Photo editing

Jan 09, 2011 21:39

I've just recently changed how I process photos. Here's the process up through about the end of November:
  1. Download photos from camera to computer
  2. Do color correction, sharpening, and cropping on all but the worst of the pictures (using CaptureOne v4 - I need to upgrade.)
  3. Email 800px copies of the pictures to people in them whose email addresses I have (using Picasa)
  4. Look through all the processed photos and pick out the ones I like best. Name them after the people in them (or the characters they're portraying, or some outstanding feature of the picture), using IrfanView.
  5. Create scaled jpeg copies, usually 1/3 of original size, for web display, and thumbnail copies (200px high) for gallery view, using Irfan View.
  6. Create a new directory in my website for the photos, and add an index entry for the cgi script to use.
  7. Upload photos to my website, using PuTTY
This has its obvious disadvantages, but it has the big advantage that all but one of the programs are free (as in beer), and that one costs a fraction of what Photoshop does. (And if a photo needs actual photoshopping, I have GIMP for that.) The new workflow, and I'm still tweaking it, looks very similar, with one big exception:
  • So-so photos get discarded during the color-correction process, not later.

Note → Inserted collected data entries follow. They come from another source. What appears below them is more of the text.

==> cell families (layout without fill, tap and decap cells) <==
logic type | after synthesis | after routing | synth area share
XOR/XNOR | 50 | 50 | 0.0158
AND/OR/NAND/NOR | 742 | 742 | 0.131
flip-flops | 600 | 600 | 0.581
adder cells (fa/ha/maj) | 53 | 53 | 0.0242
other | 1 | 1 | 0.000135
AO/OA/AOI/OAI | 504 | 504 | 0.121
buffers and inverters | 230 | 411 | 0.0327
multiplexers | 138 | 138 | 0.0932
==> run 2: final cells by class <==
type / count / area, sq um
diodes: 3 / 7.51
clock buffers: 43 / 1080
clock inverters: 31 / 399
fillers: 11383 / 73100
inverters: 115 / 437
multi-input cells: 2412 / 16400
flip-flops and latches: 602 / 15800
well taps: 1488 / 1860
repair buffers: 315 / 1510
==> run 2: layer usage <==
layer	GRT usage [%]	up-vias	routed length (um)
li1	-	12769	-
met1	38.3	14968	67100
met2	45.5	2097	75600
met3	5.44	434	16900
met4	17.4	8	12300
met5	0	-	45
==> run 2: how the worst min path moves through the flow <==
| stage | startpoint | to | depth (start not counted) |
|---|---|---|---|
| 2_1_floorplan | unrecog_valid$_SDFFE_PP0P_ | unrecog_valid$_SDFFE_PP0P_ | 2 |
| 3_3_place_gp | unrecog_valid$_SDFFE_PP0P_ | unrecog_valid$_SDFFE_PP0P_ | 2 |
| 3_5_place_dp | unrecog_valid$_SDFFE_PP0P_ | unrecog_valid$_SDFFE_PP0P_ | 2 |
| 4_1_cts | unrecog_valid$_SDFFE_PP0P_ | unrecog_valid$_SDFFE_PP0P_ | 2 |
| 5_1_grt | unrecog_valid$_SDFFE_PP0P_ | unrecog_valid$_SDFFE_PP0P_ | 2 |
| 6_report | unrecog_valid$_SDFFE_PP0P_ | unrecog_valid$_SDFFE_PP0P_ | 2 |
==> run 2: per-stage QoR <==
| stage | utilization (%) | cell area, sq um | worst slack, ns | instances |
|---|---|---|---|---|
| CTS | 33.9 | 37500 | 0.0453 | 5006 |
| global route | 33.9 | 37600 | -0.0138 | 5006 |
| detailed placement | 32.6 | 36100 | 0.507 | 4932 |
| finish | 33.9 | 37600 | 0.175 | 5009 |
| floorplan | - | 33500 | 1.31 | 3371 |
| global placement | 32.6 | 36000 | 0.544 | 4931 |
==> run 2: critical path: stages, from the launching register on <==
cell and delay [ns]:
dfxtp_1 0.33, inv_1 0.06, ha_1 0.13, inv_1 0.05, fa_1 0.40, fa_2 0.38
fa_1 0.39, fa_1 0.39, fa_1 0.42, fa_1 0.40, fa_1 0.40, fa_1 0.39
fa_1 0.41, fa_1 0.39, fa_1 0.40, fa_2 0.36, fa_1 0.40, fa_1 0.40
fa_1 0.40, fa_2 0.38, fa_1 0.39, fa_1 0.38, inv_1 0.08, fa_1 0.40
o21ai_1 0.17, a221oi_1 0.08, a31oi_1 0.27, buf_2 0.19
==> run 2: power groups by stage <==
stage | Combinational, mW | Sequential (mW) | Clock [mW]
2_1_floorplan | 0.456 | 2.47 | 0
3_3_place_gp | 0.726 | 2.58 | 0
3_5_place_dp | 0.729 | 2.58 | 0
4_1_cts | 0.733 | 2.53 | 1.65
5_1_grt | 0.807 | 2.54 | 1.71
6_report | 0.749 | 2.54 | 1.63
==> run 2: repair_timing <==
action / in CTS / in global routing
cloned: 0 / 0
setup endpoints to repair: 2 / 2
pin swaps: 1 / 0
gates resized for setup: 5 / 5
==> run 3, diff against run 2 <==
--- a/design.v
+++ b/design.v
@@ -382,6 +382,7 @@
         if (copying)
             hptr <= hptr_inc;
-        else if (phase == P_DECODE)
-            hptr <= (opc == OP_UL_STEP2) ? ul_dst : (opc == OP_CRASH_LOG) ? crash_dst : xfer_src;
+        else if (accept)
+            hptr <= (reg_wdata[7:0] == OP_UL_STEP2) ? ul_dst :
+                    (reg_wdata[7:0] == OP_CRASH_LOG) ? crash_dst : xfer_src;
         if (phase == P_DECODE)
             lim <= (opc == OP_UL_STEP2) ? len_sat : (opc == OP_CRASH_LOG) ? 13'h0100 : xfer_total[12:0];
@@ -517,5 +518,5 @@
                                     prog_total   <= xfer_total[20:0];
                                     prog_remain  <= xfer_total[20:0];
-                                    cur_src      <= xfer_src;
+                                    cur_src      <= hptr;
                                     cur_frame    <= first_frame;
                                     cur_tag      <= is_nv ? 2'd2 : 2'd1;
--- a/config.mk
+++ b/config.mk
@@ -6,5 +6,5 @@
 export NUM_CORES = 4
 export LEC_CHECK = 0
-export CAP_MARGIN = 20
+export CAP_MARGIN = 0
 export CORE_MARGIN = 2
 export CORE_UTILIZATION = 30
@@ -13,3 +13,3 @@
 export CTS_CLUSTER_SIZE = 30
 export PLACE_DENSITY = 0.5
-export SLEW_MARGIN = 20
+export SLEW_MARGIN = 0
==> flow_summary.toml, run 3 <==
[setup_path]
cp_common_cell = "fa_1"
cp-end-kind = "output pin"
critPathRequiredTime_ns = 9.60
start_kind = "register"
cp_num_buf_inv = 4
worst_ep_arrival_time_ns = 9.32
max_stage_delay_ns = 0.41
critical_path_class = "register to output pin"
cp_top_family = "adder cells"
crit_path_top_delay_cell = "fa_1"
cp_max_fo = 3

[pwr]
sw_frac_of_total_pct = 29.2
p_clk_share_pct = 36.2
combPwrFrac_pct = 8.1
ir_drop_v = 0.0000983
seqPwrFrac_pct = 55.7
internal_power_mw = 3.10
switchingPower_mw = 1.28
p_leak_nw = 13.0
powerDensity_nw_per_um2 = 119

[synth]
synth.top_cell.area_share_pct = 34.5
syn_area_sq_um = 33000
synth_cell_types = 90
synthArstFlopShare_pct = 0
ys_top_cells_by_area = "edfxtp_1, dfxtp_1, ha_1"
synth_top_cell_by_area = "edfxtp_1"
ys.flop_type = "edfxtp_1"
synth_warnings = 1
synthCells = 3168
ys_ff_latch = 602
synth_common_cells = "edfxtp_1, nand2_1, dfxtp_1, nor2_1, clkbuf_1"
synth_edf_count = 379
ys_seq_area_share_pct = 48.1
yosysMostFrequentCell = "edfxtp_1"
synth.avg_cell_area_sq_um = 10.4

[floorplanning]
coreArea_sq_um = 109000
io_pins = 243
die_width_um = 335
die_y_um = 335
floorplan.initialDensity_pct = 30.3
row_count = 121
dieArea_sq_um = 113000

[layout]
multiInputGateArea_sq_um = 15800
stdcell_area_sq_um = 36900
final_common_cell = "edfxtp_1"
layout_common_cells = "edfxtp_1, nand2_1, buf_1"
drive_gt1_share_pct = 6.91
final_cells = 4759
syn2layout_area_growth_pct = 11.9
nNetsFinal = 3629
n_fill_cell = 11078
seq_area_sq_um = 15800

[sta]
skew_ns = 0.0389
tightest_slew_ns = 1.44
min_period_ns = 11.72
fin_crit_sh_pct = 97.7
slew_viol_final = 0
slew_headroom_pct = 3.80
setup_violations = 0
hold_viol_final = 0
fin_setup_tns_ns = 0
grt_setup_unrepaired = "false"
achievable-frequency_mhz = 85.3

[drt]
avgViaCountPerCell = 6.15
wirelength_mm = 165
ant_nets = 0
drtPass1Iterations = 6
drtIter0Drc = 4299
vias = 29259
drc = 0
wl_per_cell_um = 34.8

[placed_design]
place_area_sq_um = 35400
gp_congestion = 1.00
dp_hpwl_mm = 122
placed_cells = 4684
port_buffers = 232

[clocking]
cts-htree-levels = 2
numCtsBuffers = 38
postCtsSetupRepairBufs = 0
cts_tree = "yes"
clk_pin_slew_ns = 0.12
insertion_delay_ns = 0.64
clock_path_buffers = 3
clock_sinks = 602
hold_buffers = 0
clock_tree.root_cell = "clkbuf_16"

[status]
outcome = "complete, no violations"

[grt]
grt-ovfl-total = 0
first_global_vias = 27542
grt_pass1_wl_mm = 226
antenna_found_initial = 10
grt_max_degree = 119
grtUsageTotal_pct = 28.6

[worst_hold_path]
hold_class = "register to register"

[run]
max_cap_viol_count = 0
This design comes from an exercise in tuning for small area, a short achievable clock period and few clock cycles on the open sky130 flow, not from production work.
Where RTL was checked, it was by simulation tests only, not by an equivalence proof against the original.
For runs 4 to 6, only the layout was checked, not whether the RTL still works.
No activity file was given, so power comes from the tool's default toggle rates.

--- flow/config.mk ---
export PLATFORM = sky130hd
export DESIGN_NAME = xbee_rx
export DESIGN_NICKNAME = xbee_rx
export VERILOG_FILES = /design/flow/design.v
export SDC_FILE = /design/flow/constraint.sdc
export NUM_CORES = 4
export LEC_CHECK = 0
export CAP_MARGIN = 20
export CORE_MARGIN = 2
export CORE_UTILIZATION = 40
export SLEW_MARGIN = 20
--- flow/constraint.sdc ---
create_clock -name core_clock -period 6.0 [get_ports {clk}]
set_input_delay 1.2000 -clock core_clock [delete_from_list [all_inputs] [get_ports {clk}]]
set_output_delay 1.2000 -clock core_clock [all_outputs]
set_load 0.01 [all_outputs]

  • I'm not one of those photographers who will take 700 pictures at a 4-hour event, even if I'm not actively participating. The most I've usually taken in such circumstances was about 120. But even that's a lot, and with more participation in Dickens Fair, and getting a job in the middle of it, I suddenly had lots of pictures to catch up on, and less time to do it. So doing the culling earlier had to happen. There will still be a second-round culling, where I've been doing it, but hopefully fewer photos will be killed there.